El hombre que llora
La intensa experiencia de asistir a ‘Mi nombre es alguien y cualquiera’, de las creadoras argentinas Laura Vago y María Zaragoza
Nos ponen en fila, con guantes y batas. Hay cuerpos tendidos. Yo no quería ver esto. Ni estar en esta especie de zulo que parece bajo tierra. Me habían advertido: “Es bueno, pero duro”. Caramba. Otro: “Es una propuesta sobre un duelo colectivo que todavía está pendiente”. Una espectadora: “Parece que se trata de dar cuerpo y experiencia física al hueco causado por la pandemia de la covid-19”. Oh, nada me apetece más. “Y no te preocupes: es corto, una media hora”.
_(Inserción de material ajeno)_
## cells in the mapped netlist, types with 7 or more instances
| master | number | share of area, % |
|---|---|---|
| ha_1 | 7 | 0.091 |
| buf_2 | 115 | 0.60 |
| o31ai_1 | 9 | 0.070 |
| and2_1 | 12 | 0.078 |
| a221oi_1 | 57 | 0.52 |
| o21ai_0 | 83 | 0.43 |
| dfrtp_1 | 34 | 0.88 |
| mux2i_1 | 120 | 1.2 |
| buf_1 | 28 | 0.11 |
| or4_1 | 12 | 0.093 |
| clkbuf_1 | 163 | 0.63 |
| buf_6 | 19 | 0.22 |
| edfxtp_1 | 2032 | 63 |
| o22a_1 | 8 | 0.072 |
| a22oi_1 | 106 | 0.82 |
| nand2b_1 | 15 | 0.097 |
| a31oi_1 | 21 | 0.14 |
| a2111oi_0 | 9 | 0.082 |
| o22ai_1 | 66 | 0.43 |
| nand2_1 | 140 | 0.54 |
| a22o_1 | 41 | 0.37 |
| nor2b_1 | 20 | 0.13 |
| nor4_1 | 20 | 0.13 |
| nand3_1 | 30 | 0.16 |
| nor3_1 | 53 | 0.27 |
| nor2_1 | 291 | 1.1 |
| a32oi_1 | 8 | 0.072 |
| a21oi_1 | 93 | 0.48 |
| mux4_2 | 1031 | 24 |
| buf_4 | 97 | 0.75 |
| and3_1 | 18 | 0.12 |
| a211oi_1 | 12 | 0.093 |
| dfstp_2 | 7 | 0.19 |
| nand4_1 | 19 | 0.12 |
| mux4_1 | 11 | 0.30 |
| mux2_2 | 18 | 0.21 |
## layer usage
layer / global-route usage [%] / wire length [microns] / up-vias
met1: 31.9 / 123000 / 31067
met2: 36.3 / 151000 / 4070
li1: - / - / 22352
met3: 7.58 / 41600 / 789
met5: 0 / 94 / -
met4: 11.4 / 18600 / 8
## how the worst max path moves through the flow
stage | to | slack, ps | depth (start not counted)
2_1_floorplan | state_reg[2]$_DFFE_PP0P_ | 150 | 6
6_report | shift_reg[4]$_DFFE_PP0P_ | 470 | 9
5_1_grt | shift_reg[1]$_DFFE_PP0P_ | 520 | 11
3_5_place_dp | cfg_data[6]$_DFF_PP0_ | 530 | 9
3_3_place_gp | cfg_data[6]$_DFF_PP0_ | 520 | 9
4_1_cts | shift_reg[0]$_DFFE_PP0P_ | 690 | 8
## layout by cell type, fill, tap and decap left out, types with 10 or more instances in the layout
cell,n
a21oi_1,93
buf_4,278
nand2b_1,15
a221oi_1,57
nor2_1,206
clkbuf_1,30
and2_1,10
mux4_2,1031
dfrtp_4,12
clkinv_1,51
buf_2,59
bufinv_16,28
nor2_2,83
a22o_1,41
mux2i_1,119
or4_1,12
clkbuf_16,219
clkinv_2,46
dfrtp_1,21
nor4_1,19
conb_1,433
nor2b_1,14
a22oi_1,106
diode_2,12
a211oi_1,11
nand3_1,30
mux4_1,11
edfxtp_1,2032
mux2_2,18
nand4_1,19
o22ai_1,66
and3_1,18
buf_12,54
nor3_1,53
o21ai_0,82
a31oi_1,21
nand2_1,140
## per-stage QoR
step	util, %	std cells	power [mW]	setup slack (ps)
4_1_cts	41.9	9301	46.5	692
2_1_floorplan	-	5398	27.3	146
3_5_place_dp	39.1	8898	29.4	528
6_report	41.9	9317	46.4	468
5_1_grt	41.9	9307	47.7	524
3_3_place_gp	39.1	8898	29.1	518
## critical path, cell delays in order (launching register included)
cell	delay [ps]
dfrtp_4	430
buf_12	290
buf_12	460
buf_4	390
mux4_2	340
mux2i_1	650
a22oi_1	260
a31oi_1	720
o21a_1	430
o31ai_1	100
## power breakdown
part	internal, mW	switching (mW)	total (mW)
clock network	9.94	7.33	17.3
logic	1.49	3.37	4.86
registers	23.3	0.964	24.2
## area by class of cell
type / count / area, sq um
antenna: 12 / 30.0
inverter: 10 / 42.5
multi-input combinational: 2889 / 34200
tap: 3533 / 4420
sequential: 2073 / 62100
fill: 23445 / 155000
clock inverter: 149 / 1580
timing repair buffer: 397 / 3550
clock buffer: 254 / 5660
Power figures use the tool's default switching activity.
Pensé lo que pienso siempre en estos casos: multiclaustrofobia. Seguimos escaleras abajo. Oscuridad, débil luz azul, caminar cada vez más abajo, silencio, o frases que no entiendo. Frases, quizás, de médicos y enfermeros alejándose, cargados de trabajo. ¿Dónde estamos? Hasta que de repente, alguien nos susurra y entendemos. “¿Os puedo decir una cosa? Si os digo una cosa para que se la digáis a mi mujer ¿os acordaréis?”.
Su verdad repentina nos hace mirarle. Sus ojos están empañados. Como la débil luz azul. Sigue hablando. Fragmentos, como restos de una monodia. “Marta, Marta querida… pasan los días, no sé cuántos y no has venido… no puedes venir, Marta, no es seguro, podrías contagiarte y yo no podría acompañarte… No quiero que sufras por nada, estoy bien. Aquí somos muchos, y todos vamos mejorando. Ellos también están solos, todos están solos, a ratos hay mucho ruido y después horas de silencio, nada. La única felicidad es saber que estéis bien, que estéis sanos, que no estéis aquí conmigo”. El hombre que llora lo hace porque, quizás, sabe que su mujer no puede verle. O porque piensa que no hay nadie a su alrededor.
Su verdad repentina nos hace mirarle. Sus ojos están empañados. Como la débil luz azul
Le cuesta mucho dormir solo, dice. Le vuelve un recuerdo. Aquel verano ardiente en la casa de sus padres, las tardes entre las viñas. Aquellas noches como un infierno, caminando de la terraza al lavabo para echarse en el suelo, porque estaba frío. “Qué feliz era, Marta, dándote la mano, cómo te echo en falta, las tardes entre viñas, la casa de agosto… lo único que hago día y noche es estar despierto. Tengo miedo de no estar preparado”. Nos cuenta que ha hablado con su compañero. Dice que tiene mucho miedo. “Lo que no he podido decirle es que yo tengo más miedo que él”.
Echa mucho de menos a sus padres. A mucha gente. “Celebrad la vida y volved a la casa de verano”. Nos dicen: es un fragmento de testimonio real, de los recopilados por las creadoras argentinas Laura Vago y María Zaragoza. El título es Mi nombre es alguien y cualquiera. Ha pasado, fugaz pero intenso, por los sótanos del Lliure de Montjuïc. El hombre llorando a chorros es Pol López. Posiblemente si no hubiera llorado como si se desangrase, si nos hablara como quien se lanza al agua metido en una botella, si no fuera un actor tan verdadero, no le hubiéramos creído como a uno de nosotros.
Anochece. Un viento tremendo. En la calle, Pol López sonríe, una sonrisa tímida, su hijo de la mano, juntos.